WHAT THE TASK ASKS — Go through the data and copy every line in which "input" appears.

Stored data entries
########

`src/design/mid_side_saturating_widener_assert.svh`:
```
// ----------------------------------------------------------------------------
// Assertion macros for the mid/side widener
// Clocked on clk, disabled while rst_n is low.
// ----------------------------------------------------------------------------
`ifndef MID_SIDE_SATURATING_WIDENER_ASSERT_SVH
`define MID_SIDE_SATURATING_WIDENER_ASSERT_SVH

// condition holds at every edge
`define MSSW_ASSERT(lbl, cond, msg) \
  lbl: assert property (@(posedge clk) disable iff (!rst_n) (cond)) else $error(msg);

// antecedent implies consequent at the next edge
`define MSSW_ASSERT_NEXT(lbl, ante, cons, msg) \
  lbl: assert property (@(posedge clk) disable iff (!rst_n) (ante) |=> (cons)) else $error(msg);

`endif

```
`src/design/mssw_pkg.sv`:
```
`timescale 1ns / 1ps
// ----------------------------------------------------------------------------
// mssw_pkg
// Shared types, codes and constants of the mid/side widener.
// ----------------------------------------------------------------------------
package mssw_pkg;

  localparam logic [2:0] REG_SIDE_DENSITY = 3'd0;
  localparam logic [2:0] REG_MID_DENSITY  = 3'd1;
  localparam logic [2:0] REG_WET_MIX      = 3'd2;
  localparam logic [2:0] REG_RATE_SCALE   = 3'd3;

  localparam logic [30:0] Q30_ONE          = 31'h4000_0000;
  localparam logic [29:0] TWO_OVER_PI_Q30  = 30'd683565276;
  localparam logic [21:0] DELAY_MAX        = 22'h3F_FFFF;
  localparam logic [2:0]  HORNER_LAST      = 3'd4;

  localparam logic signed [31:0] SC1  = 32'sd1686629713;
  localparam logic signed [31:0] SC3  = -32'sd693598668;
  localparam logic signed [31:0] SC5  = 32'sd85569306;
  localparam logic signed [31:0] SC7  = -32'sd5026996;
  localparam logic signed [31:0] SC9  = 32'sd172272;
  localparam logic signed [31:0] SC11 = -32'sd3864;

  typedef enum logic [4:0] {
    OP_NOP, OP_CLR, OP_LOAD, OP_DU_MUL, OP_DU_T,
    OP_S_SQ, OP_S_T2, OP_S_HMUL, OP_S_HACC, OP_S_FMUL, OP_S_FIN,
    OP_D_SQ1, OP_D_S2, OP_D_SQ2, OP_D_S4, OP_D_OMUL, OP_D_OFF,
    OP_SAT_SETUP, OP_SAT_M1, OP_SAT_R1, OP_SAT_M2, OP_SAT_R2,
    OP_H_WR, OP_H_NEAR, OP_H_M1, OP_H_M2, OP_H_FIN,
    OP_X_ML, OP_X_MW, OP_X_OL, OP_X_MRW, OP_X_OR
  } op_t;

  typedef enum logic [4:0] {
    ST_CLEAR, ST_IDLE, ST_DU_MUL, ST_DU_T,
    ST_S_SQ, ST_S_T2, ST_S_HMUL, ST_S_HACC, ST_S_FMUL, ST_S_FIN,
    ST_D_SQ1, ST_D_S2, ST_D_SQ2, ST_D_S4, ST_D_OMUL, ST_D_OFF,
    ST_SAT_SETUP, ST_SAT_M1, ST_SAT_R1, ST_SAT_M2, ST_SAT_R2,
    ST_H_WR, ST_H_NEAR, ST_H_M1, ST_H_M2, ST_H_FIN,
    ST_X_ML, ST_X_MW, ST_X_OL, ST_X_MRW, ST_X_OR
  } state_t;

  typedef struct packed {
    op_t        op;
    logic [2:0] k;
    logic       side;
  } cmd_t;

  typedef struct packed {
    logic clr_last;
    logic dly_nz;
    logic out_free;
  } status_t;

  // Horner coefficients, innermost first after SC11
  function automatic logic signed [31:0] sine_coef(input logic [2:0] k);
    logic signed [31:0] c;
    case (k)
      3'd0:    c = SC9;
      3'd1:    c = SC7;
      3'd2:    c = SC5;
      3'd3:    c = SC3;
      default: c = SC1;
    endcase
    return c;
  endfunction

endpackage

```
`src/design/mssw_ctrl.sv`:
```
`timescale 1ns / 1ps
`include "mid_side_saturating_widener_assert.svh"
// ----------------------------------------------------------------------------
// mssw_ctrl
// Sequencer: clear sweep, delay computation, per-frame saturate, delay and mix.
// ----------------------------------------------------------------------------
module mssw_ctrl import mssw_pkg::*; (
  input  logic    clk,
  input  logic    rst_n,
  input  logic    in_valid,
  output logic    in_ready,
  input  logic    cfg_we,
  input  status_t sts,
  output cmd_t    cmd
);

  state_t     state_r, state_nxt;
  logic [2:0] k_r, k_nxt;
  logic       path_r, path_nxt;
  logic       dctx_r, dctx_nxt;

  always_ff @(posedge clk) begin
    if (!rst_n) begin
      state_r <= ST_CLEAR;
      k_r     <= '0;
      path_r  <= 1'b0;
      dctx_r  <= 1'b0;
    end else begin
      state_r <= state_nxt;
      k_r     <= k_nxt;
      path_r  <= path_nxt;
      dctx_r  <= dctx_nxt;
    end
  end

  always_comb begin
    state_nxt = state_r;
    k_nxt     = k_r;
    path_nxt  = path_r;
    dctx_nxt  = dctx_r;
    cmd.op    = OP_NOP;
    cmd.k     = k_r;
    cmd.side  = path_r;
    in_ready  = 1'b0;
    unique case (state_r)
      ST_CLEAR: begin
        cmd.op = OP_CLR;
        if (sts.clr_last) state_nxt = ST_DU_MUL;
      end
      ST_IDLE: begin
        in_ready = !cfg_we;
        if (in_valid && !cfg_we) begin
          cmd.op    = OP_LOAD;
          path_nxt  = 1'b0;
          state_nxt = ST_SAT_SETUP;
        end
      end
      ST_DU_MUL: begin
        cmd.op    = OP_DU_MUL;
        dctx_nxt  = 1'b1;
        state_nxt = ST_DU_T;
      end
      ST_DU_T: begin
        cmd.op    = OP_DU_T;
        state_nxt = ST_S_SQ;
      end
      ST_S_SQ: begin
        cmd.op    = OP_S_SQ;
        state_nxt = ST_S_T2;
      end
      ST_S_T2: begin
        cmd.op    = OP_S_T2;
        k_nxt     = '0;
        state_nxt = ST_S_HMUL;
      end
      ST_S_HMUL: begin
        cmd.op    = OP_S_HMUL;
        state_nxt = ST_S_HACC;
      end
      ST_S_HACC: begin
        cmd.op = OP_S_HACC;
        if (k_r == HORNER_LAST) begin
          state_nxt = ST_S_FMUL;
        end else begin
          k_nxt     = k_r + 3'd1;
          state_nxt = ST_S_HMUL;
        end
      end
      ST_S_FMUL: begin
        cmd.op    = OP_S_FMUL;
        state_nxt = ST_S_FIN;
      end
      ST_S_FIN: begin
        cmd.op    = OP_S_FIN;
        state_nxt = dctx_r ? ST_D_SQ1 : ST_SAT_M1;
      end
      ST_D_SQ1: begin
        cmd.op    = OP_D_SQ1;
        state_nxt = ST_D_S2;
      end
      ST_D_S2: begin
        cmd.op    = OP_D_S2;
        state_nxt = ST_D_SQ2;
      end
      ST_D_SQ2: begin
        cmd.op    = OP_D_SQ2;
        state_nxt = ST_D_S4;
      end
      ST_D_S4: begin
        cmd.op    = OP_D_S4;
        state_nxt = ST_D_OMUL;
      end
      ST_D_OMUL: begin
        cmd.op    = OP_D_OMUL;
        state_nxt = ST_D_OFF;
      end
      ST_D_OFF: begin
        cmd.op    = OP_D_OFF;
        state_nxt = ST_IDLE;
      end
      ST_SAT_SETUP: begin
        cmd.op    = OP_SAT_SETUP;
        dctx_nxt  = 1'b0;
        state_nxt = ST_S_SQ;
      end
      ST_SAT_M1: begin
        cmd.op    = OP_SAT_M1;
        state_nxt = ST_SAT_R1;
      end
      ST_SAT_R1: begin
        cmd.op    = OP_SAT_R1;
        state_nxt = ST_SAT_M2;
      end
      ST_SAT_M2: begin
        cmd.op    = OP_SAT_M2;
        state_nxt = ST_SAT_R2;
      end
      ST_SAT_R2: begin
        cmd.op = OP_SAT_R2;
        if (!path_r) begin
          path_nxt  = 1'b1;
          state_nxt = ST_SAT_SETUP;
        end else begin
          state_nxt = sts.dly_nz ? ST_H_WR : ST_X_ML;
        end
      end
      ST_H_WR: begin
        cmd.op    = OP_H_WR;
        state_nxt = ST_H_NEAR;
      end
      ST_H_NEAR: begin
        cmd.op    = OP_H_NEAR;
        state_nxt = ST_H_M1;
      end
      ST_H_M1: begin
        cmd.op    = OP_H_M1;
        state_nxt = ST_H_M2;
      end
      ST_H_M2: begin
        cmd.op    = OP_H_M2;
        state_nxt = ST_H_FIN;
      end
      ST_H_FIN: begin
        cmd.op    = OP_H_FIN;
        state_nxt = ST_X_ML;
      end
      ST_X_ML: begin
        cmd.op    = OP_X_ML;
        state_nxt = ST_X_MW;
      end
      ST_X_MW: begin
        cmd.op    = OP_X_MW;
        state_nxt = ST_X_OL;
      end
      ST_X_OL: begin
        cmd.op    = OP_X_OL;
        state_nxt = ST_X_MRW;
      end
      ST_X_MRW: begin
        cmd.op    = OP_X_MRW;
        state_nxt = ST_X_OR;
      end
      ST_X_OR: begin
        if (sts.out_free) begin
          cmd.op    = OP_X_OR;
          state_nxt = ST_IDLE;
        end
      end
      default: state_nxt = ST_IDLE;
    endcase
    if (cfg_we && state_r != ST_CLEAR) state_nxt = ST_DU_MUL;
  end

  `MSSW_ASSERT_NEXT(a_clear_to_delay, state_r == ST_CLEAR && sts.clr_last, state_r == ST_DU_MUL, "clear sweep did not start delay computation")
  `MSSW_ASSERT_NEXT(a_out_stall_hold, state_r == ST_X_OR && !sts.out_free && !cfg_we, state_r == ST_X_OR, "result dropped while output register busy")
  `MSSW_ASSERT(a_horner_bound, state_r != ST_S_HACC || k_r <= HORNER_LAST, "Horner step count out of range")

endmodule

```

########

SOLUTION TO THIS TASK —
  function automatic logic signed [31:0] sine_coef(input logic [2:0] k);
  input  logic    clk,
  input  logic    rst_n,
  input  logic    in_valid,
  input  logic    cfg_we,
  input  status_t sts,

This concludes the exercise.